On a road trip to see the leaves change in the northeastern United States one October, we missed the changes in Vermont and New Hampshire, I thought. This was allegedly due to a heavy rainstorm that rolled through two weeks prior. A significant rainstorm stripped many of the colorful red leaves from the Sugar Maple trees. While my wife continued her family genealogy research, I slipped off to play the only public course I could locate in Concord, Beaver Meadow.
This was the third course I played on our 5,000 plus mile road trip. Each course offered more dense forests to contend with. Beaver Meadow delightfully surprised me because of its colorful displays of the changing of the leaves. There were even some reds, though scarce.
The first person I met was their 30-year PGA head professional, Ed Deshaies.
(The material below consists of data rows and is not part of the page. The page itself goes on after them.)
[config.mk]
export PLATFORM = sky130hd
export DESIGN_NAME = vbt_ctrl
export DESIGN_NICKNAME = d
export VERILOG_FILES = /design/src/sv/variable_binding_table_core_assert.svh /design/src/sv/vbt_pkg.sv /design/src/sv/vbt_ctrl.sv
export SDC_FILE = /design/constraint.sdc
export NUM_CORES = 1
export LEC_CHECK = 0
export BUFFER_PORTS_ARGS = -buffer_cell sky130_fd_sc_hd__buf_2
export CAP_MARGIN = 20
export CELL_PAD_IN_SITES_DETAIL_PLACEMENT = 1
export CELL_PAD_IN_SITES_GLOBAL_PLACEMENT = 1
export CORE_AREA = 2 2 39 41
export DETAILED_ROUTE_END_ITERATION = 7
export DIE_AREA = 0 0 41 43
export PLACE_DENSITY_LB_ADDON = 0.1
export SYNTH_ARGS = -nofsm -noshare
export SYNTH_HDL_FRONTEND = slang
export SYNTH_SLANG_ARGS = --single-unit
[constraint.sdc]
create_clock -name clk -period 0.8 [get_ports clk]
set_input_delay 0.12 -clock clk [delete_from_list [all_inputs] [get_ports clk]]
set_output_delay 0.12 -clock clk [all_outputs]
set_load 0.01 [all_outputs]
[src/sv/variable_binding_table_core_assert.svh]
// assertion macros for the binding table core
`ifndef VARIABLE_BINDING_TABLE_CORE_ASSERT_SVH
`define VARIABLE_BINDING_TABLE_CORE_ASSERT_SVH
`ifndef ASSERT_OFF
`define VBT_ASSERT(lbl, clk, rst_n, prop, msg) \
	lbl: assert property (@(posedge clk) disable iff (!rst_n) prop) else $error(msg);
`define VBT_ASSERT_NEVER(lbl, clk, rst_n, cond, msg) \
	lbl: assert property (@(posedge clk) disable iff (!rst_n) !(cond)) else $error(msg);
`else
`define VBT_ASSERT(lbl, clk, rst_n, prop, msg)
`define VBT_ASSERT_NEVER(lbl, clk, rst_n, cond, msg)
`endif
`endif

[src/sv/vbt_pkg.sv]
// shared types and constants for the binding table
package vbt_pkg;

	localparam int DEF_ENTRIES = 32;

	typedef enum logic [2:0] {
		OP_BIND  = 3'd0,
		OP_CHECK = 3'd1,
		OP_ADD   = 3'd2,
		OP_GET   = 3'd3,
		OP_CLEAR = 3'd4
	} op_t;

	typedef enum logic [1:0] {
		ST_OK       = 2'd0,
		ST_CONFLICT = 2'd1,
		ST_MISSING  = 2'd2,
		ST_FULL     = 2'd3
	} status_t;

	typedef enum logic [1:0] {
		S_IDLE,
		S_READ,
		S_CMP,
		S_RESP
	} state_t;

	typedef struct packed {
		logic load;
		logic rd_en;
		logic scan_inc;
		logic hit_set;
		logic finish;
	} ctrl_cmd_t;

	typedef struct packed {
		logic scan_end;
		logic match;
		logic out_free;
	} dp_status_t;

endpackage

[src/sv/vbt_ctrl.sv]
// controller: sequences accept, table scan and response
module vbt_ctrl (
	input  logic                 clk,
	input  logic                 arst_n,
	input  logic                 req_valid,
	output logic                 req_ready,
	input  vbt_pkg::dp_status_t  st,
	output vbt_pkg::ctrl_cmd_t   cmd
);
	import vbt_pkg::*;

	state_t state_q, state_d;

	always_ff @(posedge clk or negedge arst_n) begin
		if (!arst_n) begin
			state_q <= S_IDLE;
		end else begin
			state_q <= state_d;
		end
	end

	always_comb begin
		state_d   = state_q;
		cmd       = '0;
		req_ready = 1'b0;
		unique case (state_q)
			S_IDLE: begin
				req_ready = 1'b1;
				if (req_valid) begin
					cmd.load = 1'b1;
					state_d  = S_READ;
				end
			end
			S_READ: begin
				if (st.scan_end) begin
					state_d = S_RESP;
				end else begin
					cmd.rd_en = 1'b1;
					state_d   = S_CMP;
				end
			end
			S_CMP: begin
				if (st.match) begin
					cmd.hit_set = 1'b1;
					state_d     = S_RESP;
				end else begin
					cmd.scan_inc = 1'b1;
					state_d      = S_READ;
				end
			end
			S_RESP: begin
				if (st.out_free) begin
					cmd.finish = 1'b1;
					state_d    = S_IDLE;
				end
			end
			default: state_d = S_IDLE;
		endcase
	end

endmodule

# Word-level counts from Yosys, hierarchy flattened
# Index checks and enable logic that the tools add are counted.
[totals]
ff_bits = 2
out_inout_bits = 6
word_cells = 23
[classes]
n_eq_ne = 5
mux = 15
n_reduce_logical = 2
[op_table]
columns = ["operator", "n"]
rows = [
  ["2-to-1 mux 1 bit", 10],
  ["2-to-1 mux 2 bit", 4],
  ["one-hot mux 2 bit (4 select lines)", 1],
  ["equality test 2 bit (second input constant)", 2],
  ["inequality test 2 bit (second input constant)", 2],
  ["equality test 2 x 1 -> 1 bit (second input constant)", 1],
  ["zero test 2 bit", 1],
  ["AND reduction 2 bit", 1],
]

# Depth between registers and ports, before layout
[depth]
depth_word = 3
mapped_depth = 2
mapped_depth_nobuf = 2

# Worst setup path after synthesis
# Ideal clock, no wire load.
[synth_timing]
path_kind = "flip-flop to output port"
from = "reg state_q[0]"
to = "out cmd[4] in the netlist's numbering"
arrival_ns = 0.819
required_ns = 0.680
setup_slack_ns = -0.139
path_stages_with_launch = 3
path_buffers = 0
cell_sequence = "dfrtp_1 -> nor2_1 -> and2_1"
[synth_lines]
columns = ["item", "line", "rtl"]
rows = [
  ["from (decl)", "vbt_ctrl.sv:12", "state_t state_q, state_d;"],
  ["from (signal assigned)", "vbt_ctrl.sv:18", "state_q <= state_d;"],
  ["to (decl)", "vbt_ctrl.sv:8", "output vbt_pkg::ctrl_cmd_t cmd"],
]

==> results.sh <==
export IMPL_status="finished with violations"
export IMPL_violations="negative setup slack"
export IMPL_hold_viol_final=0
export IMPL_fp_dieW_um=41
export IMPL_cp_slowest_stage_delay_ps=460
export IMPL_clock_latency_ps=220
export IMPL_peakVddDrop_uv=1340
export IMPL_crit_arrival_ps=1030
export IMPL_vias=180
export IMPL_via_per_inst=3.53
export IMPL_tritoncts="done"
export IMPL_crit_path_end_kind="output port"
export IMPL_post_route_period_util_pct=144
export IMPL_relSlewSlack_pct=88.0
export IMPL_synth_cells=13
export IMPL_numPortBuffers=11
export IMPL_grt_pass1_wl_um=772
export IMPL_largest_reg_flops=2
export IMPL_crit_required_ps=680
export IMPL_top_level_ports=12
export IMPL_grt_pass1_vias=188
export IMPL_cts_buffers=3
export IMPL_crit_chain="nor2_4, and2_4, buf_6"
export IMPL_worst_pin_slew_ps=176
export IMPL_setup_viol_count_final=8
export IMPL_synth_nets=19
export IMPL_htreeDepth=1
export IMPL_fin_ws_ps=-349
export IMPL_r2r_slack_ps=-310
export IMPL_synth_area_um2=119
export IMPL_drt_total_wl_um=464
export IMPL_finalCriticalPeriod_ps=1150
export IMPL_rr_worst_depth=4
export IMPL_grt_max_degree=8
export IMPL_gp_congestion=0.578
export IMPL_ant_nets=0
export IMPL_p_total_mw=1.23
export IMPL_cts_sinks=2
export IMPL_rsz0062_at_grt="yes"
export IMPL_wire_per_inst_um=9.10
export IMPL_die_h_um=43
export IMPL_drc=0
export IMPL_cap_violations=0
export IMPL_skew_ps=1.58
export IMPL_worstSetupEndpoint="cmd[4]"
export IMPL_ys_ff_latch=2
export IMPL_antenna_found_initial=0
export IMPL_maxSlewViolCount=0
export IMPL_worstHoldPathType="in2async"
export IMPL_crit_fanout=7
export IMPL_top_register="state_q"
export IMPL_core_um2=1380
export IMPL_syn_to_final_growth_pct=191
export IMPL_start_util_pct=8.59
export IMPL_num_antenna_cells=0
export IMPL_die_area_um2=1760
export IMPL_grt_total_usage_pct=6.83
export IMPL_drive_gt1_share_pct=94.3
export IMPL_first_pass_iters=1
export IMPL_largestRegisters="state_q: 2 flops"
export IMPL_overflow=0
export IMPL_yosysWarnings=0
export IMPL_worst_setup_path_type="reg2out"
export IMPL_startpoint="state_q[0]$_DFFE_PN0P_"
export IMPL_fin_tns_setup_ps=-2310
export IMPL_ys_seq_area_share_pct=42.1
export IMPL_clk_pin_slew_worst_paths_ps=30
export IMPL_ys_types=10
export IMPL_layout_nets=43
export IMPL_row_count=14
export IMPL_cts_root_buf="clkbuf_4"
export IMPL_syn_area_per_cell_um2=9.14
export IMPL_dr_first_iter_drc_count=0
export IMPL_crit_slowest_cell="dfrtp_2"
export IMPL_startpoint_type="flip-flop"
export IMPL_clock_fmax_mhz=870
export IMPL_p_leak_nw=0.165
export IMPL_p_per_area_nw_per_um2=3550
export IMPL_r2r_start="state_q[0]$_DFFE_PN0P_"
export IMPL_timing_rr_end="state_q[0]$_DFFE_PN0P_"
export IMPL_cts_buffer_depth=2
He invited me to review the course and I was teamed up with Dave and Dana, locals with good golf ability.
ED DESHAIES, PGA Head professional
DAVE AND DANA, MY PLAYING PARTNERS
Beaver Meadow was a delight to play. Being from Colorado Springs, I was used to playing courses without the challenge of tight fairways with heavy forest lining them. Colorado, New Mexico and Nevada venues are usually more accommodating to slices and hooks.
Back home when the leaves begin to fall, we often use orange or bright yellow golf balls so we can find them when they stray off course. On the very first hole I learned this would not be much help. The leaves are all orange and bright yellow. Here white balls are more easily found, but not often, since they easily find their way under the blanket of color.